Ao contrário do que muitos imaginam ao ter contato com o termo, a técnica original não prescreve uma lista de coisas que não podem ser feitas. A ideia, segundo Sepah, é ter como alvo os hábitos ligados a prazer que, devido à frequência com que aparecem no dia a dia, estejam causando angústia, danos à rotina de trabalho ou à vida social e vício (ou seja, falta de habilidade de diminuir, mesmo tentando).
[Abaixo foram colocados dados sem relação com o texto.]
<file path="config.mk">
export PLATFORM = sky130hd
export DESIGN_NAME = lspc_video_timing
export DESIGN_NICKNAME = d
export VERILOG_FILES = /design/src/rtl/neogeo_video_pkg.sv /design/src/rtl/lspc_pixel_timer.sv /design/src/rtl/lspc_video_timing.sv
export SDC_FILE = /design/constraint.sdc
export NUM_CORES = 1
export LEC_CHECK = 0
export BUFFER_PORTS_ARGS = -buffer_cell sky130_fd_sc_hd__buf_2
export CAP_MARGIN = 30
export CORE_MARGIN = 5
export CORE_UTILIZATION = 59
export CTS_CLUSTER_DIAMETER = 40
export CTS_CLUSTER_SIZE = 12
export DETAILED_ROUTE_END_ITERATION = 16
export MAX_ROUTING_LAYER = met4
export PLACE_DENSITY = 0.8
export RECOVER_POWER = 100
export SLEW_MARGIN = 10
export SYNTH_ARGS = -nofsm -noshare
export SYNTH_HDL_FRONTEND = slang
export SYNTH_HIERARCHICAL = 1
export SYNTH_SLANG_ARGS = --single-unit
export TNS_END_PERCENT = 30
</file>
<file path="constraint.sdc">
create_clock -name CLK_12M -period 5.2 [get_ports CLK_12M]
set_clock_uncertainty 0.05 [all_clocks]
set_input_delay 0.52 -clock CLK_12M [delete_from_list [all_inputs] [get_ports CLK_12M]]
set_output_delay 0.52 -clock CLK_12M [all_outputs]
set_load 0.02 [all_outputs]
</file>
Para recuperar a autonomia diante de pequenos vícios como estes, Sepah afirma se basear em conceitos da terapia cognitivo-comportamental, e recomenda, por exemplo:
- Se afastar fisicamente do estímulo ou dificultar o acesso a ele (ficar longe do celular ou guardá-lo em um local do qual é trabalhoso tirar são algumas opções);
- Fazer algo que não tem relação alguma com o estímulo quando ele acontecer (sair para dar uma caminhada em vez de comer sem fome ao sentir raiva, por exemplo);
- Usar sites e aplicativos que bloqueiam certas atividades online para garantir o controle;
- Usar o momento do estímulo para parar, se concentrar e refletir sobre os sentimentos ligados a ele em vez de agir.
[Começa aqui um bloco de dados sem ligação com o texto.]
$ cat config.mk
export PLATFORM = sky130hd
export DESIGN_NAME = menu_ctrl_flat
export DESIGN_NICKNAME = d
export VERILOG_FILES = /design/src/rtl/menu_ctrl_pkg.sv /design/src/rtl/menu_ctrl_if.sv /design/src/rtl/seq_divider.sv /design/src/rtl/menu_ctrl.sv /design/src/flat_wrapper.sv
export SDC_FILE = /design/constraint.sdc
export NUM_CORES = 1
export LEC_CHECK = 0
export ABC_AREA = 1
export CORE_MARGIN = 4
export CORE_UTILIZATION = 39
export CTS_CLUSTER_SIZE = 30
export DETAILED_ROUTE_END_ITERATION = 16
export PLACE_DENSITY = 0.68
export RECOVER_POWER = 100
export SKIP_LAST_GASP = 1
export SYNTH_ARGS = -nofsm -noshare
export SYNTH_HDL_FRONTEND = slang
export SYNTH_SLANG_ARGS = --single-unit
export TNS_END_PERCENT = 20
$ cat constraint.sdc
create_clock -name clk -period 4.02 [get_ports clk]
set_input_delay 0.804 -clock clk [delete_from_list [all_inputs] [get_ports clk]]
set_output_delay 0.804 -clock clk [all_outputs]
set_load 0.01 [all_outputs]
$ cat src/rtl/menu_ctrl_pkg.sv
// Shared definitions for the typing-game menu controller.
//   state_e        : controller FSM encoding
//   TIME_TBL/WORD_TBL : selectable values indexed by the 2-bit menu index
//   WPM_MAX/ACC_MAX   : clamp limits applied to incoming game results
package menu_ctrl_pkg;

  typedef enum logic [2:0] {
    MENU    = 3'd0,
    GAME    = 3'd1,
    UPDATE  = 3'd2,
    DIV_WPM = 3'd3,
    DIV_ACC = 3'd4
  } state_e;

  localparam logic [3:0][6:0] TIME_TBL = {7'd120, 7'd60, 7'd30, 7'd15};
  localparam logic [3:0][6:0] WORD_TBL = {7'd100, 7'd50, 7'd25, 7'd10};

  localparam logic [9:0] WPM_MAX = 10'd999;
  localparam logic [9:0] ACC_MAX = 10'd100;

  function automatic logic [6:0] value_of(logic m, logic [1:0] idx);
    return m ? WORD_TBL[idx] : TIME_TBL[idx];
  endfunction

  function automatic logic [9:0] clamp10(logic [9:0] x, logic [9:0] lim);
    return (x > lim) ? lim : x;
  endfunction

endpackage

$ cat src/rtl/menu_ctrl_if.sv
// Menu controller bus: key pulses and game results in, menu/stat outputs out.
//   slave  : controller side
//   master : driver side (game core / keypad / bench)
interface menu_if;
  import menu_ctrl_pkg::*;

  logic       btn_up, btn_down, btn_mode, btn_enter;
  logic       game_done;
  logic [9:0] res_wpm, res_acc;
  logic       mode;
  logic [6:0] value;
  logic       start, in_game, busy;
  logic [9:0] wpm_best, wpm_average, acc_best, acc_average;

  modport slave (
    input  btn_up, btn_down, btn_mode, btn_enter, game_done, res_wpm, res_acc,
    output mode, value, start, in_game, busy,
           wpm_best, wpm_average, acc_best, acc_average
  );

  modport master (
    output btn_up, btn_down, btn_mode, btn_enter, game_done, res_wpm, res_acc,
    input  mode, value, start, in_game, busy,
           wpm_best, wpm_average, acc_best, acc_average
  );
endinterface

$ cat src/rtl/seq_divider.sv
// Restoring divider, one quotient bit per cycle, SUM_W cycles per division.
//   start    : load dividend/divisor (overrides a division in flight)
//   done     : high in the last step cycle; quotient is valid with it
//   quotient : low OUT_W bits of dividend / divisor (divisor must be nonzero)
module seq_divider
  import menu_ctrl_pkg::*;
#(
  parameter int SUM_W = 18,
  parameter int CNT_W = 8,
  parameter int OUT_W = 10
) (
  input  logic             clk,
  input  logic             rst,
  input  logic             start,
  input  logic [SUM_W-1:0] dividend,
  input  logic [CNT_W-1:0] divisor,
  output logic             done,
  output logic [OUT_W-1:0] quotient
);
  localparam int SC_W = $clog2(SUM_W);
  localparam logic [SC_W-1:0] LAST = SC_W'(SUM_W - 1);

  logic             run_q, run_d;
  logic [SUM_W-1:0] quo_q, quo_d, step_quo;
  logic [CNT_W-1:0] rem_q, rem_d, dvs_q, dvs_d, step_rem;
  logic [SC_W-1:0]  cnt_q, cnt_d;
  logic [CNT_W:0]   shifted, diff;
  logic             ge;

  // Remainder stays below the divisor, so CNT_W+1 bits hold the shifted value;
  // the borrow bit of the trial subtraction tells whether it fits.
  always_comb begin
    shifted  = {rem_q, quo_q[SUM_W-1]};
    diff     = shifted - {1'b0, dvs_q};
    ge       = ~diff[CNT_W];
    step_rem = ge ? diff[CNT_W-1:0] : shifted[CNT_W-1:0];
    step_quo = {quo_q[SUM_W-2:0], ge};
  end

  always_comb begin
    run_d    = run_q;
    quo_d    = quo_q;
    rem_d    = rem_q;
    dvs_d    = dvs_q;
    cnt_d    = cnt_q;
    done     = 1'b0;
    quotient = step_quo[OUT_W-1:0];
    if (run_q) begin
      quo_d = step_quo;
      rem_d = step_rem;
      cnt_d = cnt_q + 1'b1;
      if (cnt_q == LAST) begin
        done  = 1'b1;
        run_d = 1'b0;
      end
    end
    if (start) begin
      run_d = 1'b1;
      quo_d = dividend;
      rem_d = '0;
      dvs_d = divisor;
      cnt_d = '0;
    end
  end

  always_ff @(posedge clk or negedge rst) begin
    if (!rst) begin
      run_q <= 1'b0;
      quo_q <= '0;
      rem_q <= '0;
      dvs_q <= '0;
      cnt_q <= '0;
    end else begin
      run_q <= run_d;
      quo_q <= quo_d;
      rem_q <= rem_d;
      dvs_q <= dvs_d;
      cnt_q <= cnt_d;
    end
  end
endmodule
Caso a ideia não seja eliminar um hábito ruim, mas apenas diminuir a quantidade de tempo gasta com eles e a urgência em interagir com estes estímulos, o psiquiatra recomenda estabelecer períodos para que isso ocorra. Os períodos sugeridos por ele para a realização destas atividades em quantidades mínimas são:
- De uma a quatro horas no final do dia;
- Em um dos dias do final de semana;
- Em um final de semana a cada quinzena;
- Em uma semana no ano.
Ele frisa, porém, que é importante levar em consideração as demandas da família e do trabalho na hora de seguir a “agenda” proposta por ele – e, além disso, também é aconselhável usar o tempo que antes era dedicado a estas atividades com novas formas de entretenimento, como pequenas viagens, diversão ao ar livre, leitura, etc.
Cuidados ao aderir
Ao aderir tanto ao “jejum de dopamina” quanto a outras práticas ligadas a bem-estar e que visam melhorar comportamentos compulsivos, é importante, em primeiro lugar, pesquisar. Buscar informações confiáveis e não cair em interpretações extremas muito popularizadas é algo essencial para garantir não só sucesso, mas segurança durante o processo. Além disso, para problemas claramente complicados, como alcoolismo e depressão, e comportamentos que oferecem riscos iminentes à saúde, é de extrema importância buscar auxílio médico especializado.